Parliament of Kingdom of Nepal, 1959–1962 
The 1959 constitution of the Kingdom of Nepal, proclaimed on 12 February 1959, first mentions the Pratinidhi Sabha first as follows: "There shall be a Parliament which shall consist of His Majesty and two Houses, to be known respectively as the Senate (Maha Sabha) and the House of Representatives (Pratinidhi Sabha)" (Article No. 18, Constitution of the Kingdom of Nepal, 1959).

The 1959 constitution was abrogated on 16 December 1962 when the new Constitution of the Kingdom of Nepal, 1962 was proclaimed and the parliament of the kingdom became unicameral.

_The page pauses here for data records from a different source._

**src/rtl/display_timing_sequencer_pkg.sv**
```systemverilog
// Shared types and constants for the display timing sequencer: FSM encoding,
// 640x480 power-on timing, config field layout and ctrl word bit positions.
package display_seq_pkg;

  typedef enum logic [2:0] {
    ST_OFF    = 3'd0,
    ST_SETTLE = 3'd1,
    ST_RUN    = 3'd2,
    ST_PEND   = 3'd3,
    ST_STOP   = 3'd4
  } state_t;

  // 640x480@60 timing, used at reset for both active and staging registers.
  localparam int DEF_HS_END    = 96;
  localparam int DEF_HBP_END   = 144;
  localparam int DEF_HFP_BEGIN = 784;
  localparam int DEF_HLINE_END = 800;
  localparam int DEF_VS_END    = 2;
  localparam int DEF_VBP_END   = 35;
  localparam int DEF_VFP_BEGIN = 515;
  localparam int DEF_VLINE_END = 525;

  // Field index inside cfg_h / cfg_v; bit offset is index * timing width.
  localparam int F_SYNC_END = 0;
  localparam int F_BP_END   = 1;
  localparam int F_FP_BEGIN = 2;
  localparam int F_LINE_END = 3;

  localparam int CTRL_EN_BIT  = 0;
  localparam int CTRL_PAT_LSB = 8;
  localparam int CTRL_PAT_W   = 8;

endpackage

```
**src/rtl/display_timing_sequencer_cfg_check.sv**
```systemverilog
// Combinational validator for a host timing config: each axis must satisfy
// 0 < sync_end < bp_end < fp_begin <= line_end with line_end >= 2.
module display_cfg_check
  import display_seq_pkg::*;
#(
  parameter int C_TIMING_WIDTH = 12
) (
  input  logic [4*C_TIMING_WIDTH-1:0] cfg_h,
  input  logic [4*C_TIMING_WIDTH-1:0] cfg_v,
  output logic                        valid
);

  localparam int TW = C_TIMING_WIDTH;

  function automatic logic axis_ok(input logic [4*TW-1:0] f);
    logic [TW-1:0] sync_end, bp_end, fp_begin, line_end;
    sync_end = f[F_SYNC_END*TW +: TW];
    bp_end   = f[F_BP_END*TW   +: TW];
    fp_begin = f[F_FP_BEGIN*TW +: TW];
    line_end = f[F_LINE_END*TW +: TW];
    return (sync_end != '0) && (sync_end < bp_end) && (bp_end < fp_begin) &&
           (fp_begin <= line_end) && (line_end >= TW'(2));
  endfunction

  assign valid = axis_ok(cfg_h) && axis_ok(cfg_v);

endmodule

```
**src/rtl/display_timing_sequencer.sv**
```systemverilog
// Sequences enable/disable of the pixel-domain timing controller and applies
// validated host timing configs only at frame boundaries (vsync rising edge).
module display_timing_sequencer
  import display_seq_pkg::*;
#(
  parameter int C_S_AXI_DATA_WIDTH = 32,
  parameter int C_TIMING_WIDTH     = 12,
  parameter int C_LOCK_SETTLE      = 16,
  parameter int C_STOP_TIMEOUT     = 2000000
) (
  input  logic                          pix_clk,
  input  logic                          areset,
  input  logic                          pix_clk_locked,
  input  logic                          en_req,
  input  logic                          cfg_valid,
  output logic                          cfg_ready,
  input  logic [4*C_TIMING_WIDTH-1:0]   cfg_h,
  input  logic [4*C_TIMING_WIDTH-1:0]   cfg_v,
  input  logic [7:0]                    cfg_pattern,
  input  logic                          vsync,
  output logic [C_S_AXI_DATA_WIDTH-1:0] ctrl,
  output logic [C_S_AXI_DATA_WIDTH-1:0] hs_end,
  output logic [C_S_AXI_DATA_WIDTH-1:0] hbp_end,
  output logic [C_S_AXI_DATA_WIDTH-1:0] hfp_begin,
  output logic [C_S_AXI_DATA_WIDTH-1:0] hline_end,
  output logic [C_S_AXI_DATA_WIDTH-1:0] vs_end,
  output logic [C_S_AXI_DATA_WIDTH-1:0] vbp_end,
  output logic [C_S_AXI_DATA_WIDTH-1:0] vfp_begin,
  output logic [C_S_AXI_DATA_WIDTH-1:0] vline_end,
  output logic [2:0]                    state,
  output logic                          cfg_applied,
  output logic                          cfg_err,
  output logic                          lock_lost,
  output logic [15:0]                   frame_cnt
);

  localparam int TW       = C_TIMING_WIDTH;
  localparam int CW       = 4 * TW;
  localparam int SETTLE_W = (C_LOCK_SETTLE > 1) ? $clog2(C_LOCK_SETTLE) : 1;
  localparam int STOP_W   = (C_STOP_TIMEOUT > 1) ? $clog2(C_STOP_TIMEOUT) : 1;

  localparam logic [CW-1:0] DEF_H = {TW'(DEF_HLINE_END), TW'(DEF_HFP_BEGIN),
                                     TW'(DEF_HBP_END), TW'(DEF_HS_END)};
  localparam logic [CW-1:0] DEF_V = {TW'(DEF_VLINE_END), TW'(DEF_VFP_BEGIN),
                                     TW'(DEF_VBP_END), TW'(DEF_VS_END)};

  localparam logic [SETTLE_W-1:0] SETTLE_LAST = SETTLE_W'(C_LOCK_SETTLE - 1);
  localparam logic [STOP_W-1:0]   STOP_LAST   = STOP_W'(C_STOP_TIMEOUT - 1);

  state_t                state_q, state_d;
  logic                  vsync_q, vsync_d;
  logic                  ctrl_en_q, ctrl_en_d;
  logic [7:0]            pattern_q, pattern_d;
  logic [CW-1:0]         act_h_q, act_h_d, act_v_q, act_v_d;
  logic [CW-1:0]         stg_h_q, stg_h_d, stg_v_q, stg_v_d;
  logic [7:0]            stg_pat_q, stg_pat_d;
  logic                  pending_q, pending_d;
  logic [SETTLE_W-1:0]   settle_cnt_q, settle_cnt_d;
  logic [STOP_W-1:0]     stop_cnt_q, stop_cnt_d;
  logic                  applied_q, applied_d;
  logic                  err_q, err_d;
  logic                  lock_lost_q, lock_lost_d;
  logic [15:0]           frame_cnt_q, frame_cnt_d;

  logic cfg_ok;
  logic cfg_fire;
  logic vs_rise;

  display_cfg_check #(
    .C_TIMING_WIDTH(C_TIMING_WIDTH)
  ) u_cfg_check (
    .cfg_h(cfg_h),
    .cfg_v(cfg_v),
    .valid(cfg_ok)
  );

  assign cfg_ready = (state_q == ST_OFF) || (state_q == ST_RUN);
  assign cfg_fire  = cfg_valid && cfg_ready;
  assign vs_rise   = vsync && !vsync_q;

  always_comb begin
    // NOTE: every variable gets its hold value first so no path through the
    // case statement can leave one unassigned and infer a latch.
    state_d      = state_q;
    ctrl_en_d    = ctrl_en_q;
    pattern_d    = pattern_q;
    act_h_d      = act_h_q;
    act_v_d      = act_v_q;
    stg_h_d      = stg_h_q;
    stg_v_d      = stg_v_q;
    stg_pat_d    = stg_pat_q;
    pending_d    = pending_q;
    settle_cnt_d = settle_cnt_q;
    stop_cnt_d   = stop_cnt_q;
    applied_d    = 1'b0;
    err_d        = cfg_fire && !cfg_ok;
    lock_lost_d  = lock_lost_q;
    frame_cnt_d  = frame_cnt_q;
    // Edge detector is held clear while disabled so the first frame after
    // enable is seen as a fresh rising edge.
    vsync_d      = ctrl_en_q && vsync;

    if (vs_rise && (state_q inside {ST_RUN, ST_PEND, ST_STOP}))
      frame_cnt_d = frame_cnt_q + 16'd1;

    // Staging a RUN-state config happens even if lock drops in the same cycle,
    // since the handshake has already completed.
    if (state_q == ST_RUN && cfg_fire && cfg_ok) begin
      stg_h_d   = cfg_h;
      stg_v_d   = cfg_v;
      stg_pat_d = cfg_pattern;
      pending_d = 1'b1;
    end

    if (state_q != ST_OFF && !pix_clk_locked) begin
      state_d     = ST_OFF;
      ctrl_en_d   = 1'b0;
      lock_lost_d = 1'b1;
    end else begin
      case (state_q)
        ST_OFF: begin
          if (cfg_fire && cfg_ok) begin
            act_h_d   = cfg_h;
            act_v_d   = cfg_v;
            pattern_d = cfg_pattern;
            applied_d = 1'b1;
            // A directly applied config supersedes anything still staged.
            pending_d = 1'b0;
          end
          if (en_req && pix_clk_locked) begin
            state_d      = ST_SETTLE;
            settle_cnt_d = '0;
            lock_lost_d  = 1'b0;
          end
        end

        ST_SETTLE: begin
          if (!en_req) begin
            state_d = ST_OFF;
          end else if (settle_cnt_q == SETTLE_LAST) begin
            state_d   = ST_RUN;
            ctrl_en_d = 1'b1;
            if (pending_q) begin
              act_h_d   = stg_h_q;
              act_v_d   = stg_v_q;
              pattern_d = stg_pat_q;
              applied_d = 1'b1;
              pending_d = 1'b0;
            end
          end else begin
            settle_cnt_d = settle_cnt_q + SETTLE_W'(1);
          end
        end

        ST_RUN: begin
          if (cfg_fire && cfg_ok) state_d = ST_PEND;
          if (!en_req) begin
            state_d    = ST_STOP;
            stop_cnt_d = '0;
          end
        end

        ST_PEND: begin
          if (vs_rise) begin
            act_h_d   = stg_h_q;
            act_v_d   = stg_v_q;
            pattern_d = stg_pat_q;
            applied_d = 1'b1;
            pending_d = 1'b0;
            state_d   = ST_RUN;
          end
          if (!en_req) begin
            state_d    = ST_STOP;
            stop_cnt_d = '0;
          end
        end

        ST_STOP: begin
          if (vs_rise || stop_cnt_q == STOP_LAST) begin
            ctrl_en_d = 1'b0;
            state_d   = ST_OFF;
          end else if (en_req) begin
            state_d = pending_q ? ST_PEND : ST_RUN;
          end else begin
            stop_cnt_d = stop_cnt_q + STOP_W'(1);
          end
        end

        default: begin
          state_d   = ST_OFF;
          ctrl_en_d = 1'b0;
        end
      endcase
    end
  end

  always_ff @(posedge pix_clk or posedge areset) begin
    if (areset) begin
      state_q      <= ST_OFF;
      vsync_q      <= 1'b0;
      ctrl_en_q    <= 1'b0;
      pattern_q    <= '0;
      act_h_q      <= DEF_H;
      act_v_q      <= DEF_V;
      stg_h_q      <= DEF_H;
      stg_v_q      <= DEF_V;
      stg_pat_q    <= '0;
      pending_q    <= 1'b0;
      settle_cnt_q <= '0;
      stop_cnt_q   <= '0;
      applied_q    <= 1'b0;
      err_q        <= 1'b0;
      lock_lost_q  <= 1'b0;
      frame_cnt_q  <= '0;
    end else begin
      // NOTE: non-blocking assignments so every flop samples pre-edge values.
      state_q      <= state_d;
      vsync_q      <= vsync_d;
      ctrl_en_q    <= ctrl_en_d;
      pattern_q    <= pattern_d;
      act_h_q      <= act_h_d;
      act_v_q      <= act_v_d;
      stg_h_q      <= stg_h_d;
      stg_v_q      <= stg_v_d;
      stg_pat_q    <= stg_pat_d;
      pending_q    <= pending_d;
      settle_cnt_q <= settle_cnt_d;
      stop_cnt_q   <= stop_cnt_d;
      applied_q    <= applied_d;
      err_q        <= err_d;
      lock_lost_q  <= lock_lost_d;
      frame_cnt_q  <= frame_cnt_d;
    end
  end

  always_comb begin
    ctrl                                   = '0;
    ctrl[CTRL_EN_BIT]                      = ctrl_en_q;
    ctrl[CTRL_PAT_LSB +: CTRL_PAT_W]       = pattern_q;
  end

  assign hs_end      = C_S_AXI_DATA_WIDTH'(act_h_q[F_SYNC_END*TW +: TW]);
  assign hbp_end     = C_S_AXI_DATA_WIDTH'(act_h_q[F_BP_END*TW   +: TW]);
  assign hfp_begin   = C_S_AXI_DATA_WIDTH'(act_h_q[F_FP_BEGIN*TW +: TW]);
  assign hline_end   = C_S_AXI_DATA_WIDTH'(act_h_q[F_LINE_END*TW +: TW]);
  assign vs_end      = C_S_AXI_DATA_WIDTH'(act_v_q[F_SYNC_END*TW +: TW]);
  assign vbp_end     = C_S_AXI_DATA_WIDTH'(act_v_q[F_BP_END*TW   +: TW]);
  assign vfp_begin   = C_S_AXI_DATA_WIDTH'(act_v_q[F_FP_BEGIN*TW +: TW]);
  assign vline_end   = C_S_AXI_DATA_WIDTH'(act_v_q[F_LINE_END*TW +: TW]);

  assign state       = state_q;
  assign cfg_applied = applied_q;
  assign cfg_err     = err_q;
  assign lock_lost   = lock_lost_q;
  assign frame_cnt   = frame_cnt_q;

endmodule

```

Post-Panchayat, 1990–2002 
The House of Representatives was first provided for by the "Constitution of the Kingdom of Nepal 1990", which replaced the former panchayat system of parliament with a bicameral parliament. It consisted of 205 members directly elected from single member constituencies. It had five-year terms, but it could be dissolved by the King on the advice of the Prime Minister before the end of its term.

Dissolution, 2002–2007 

In May 2002, the House of Representatives was dissolved by King Gyanendra on advice of the then prime minister, Sher Bahadur Deuba, in order to hold new elections. Elections could not take place due to the ongoing civil war, which eventually led King Gyanendra to stage a royal coup. Following the democracy movement of 2006, the King reinstated the earlier legislature. On 15 January 2007, the House of Representatives was transformed into an Interim legislature. This consisted of members appointed under an agreement between the Seven Party Alliance and the Communist Party of Nepal (Maoist) (known by the name Communist Party of Nepal (Maoist Centre), since 2009).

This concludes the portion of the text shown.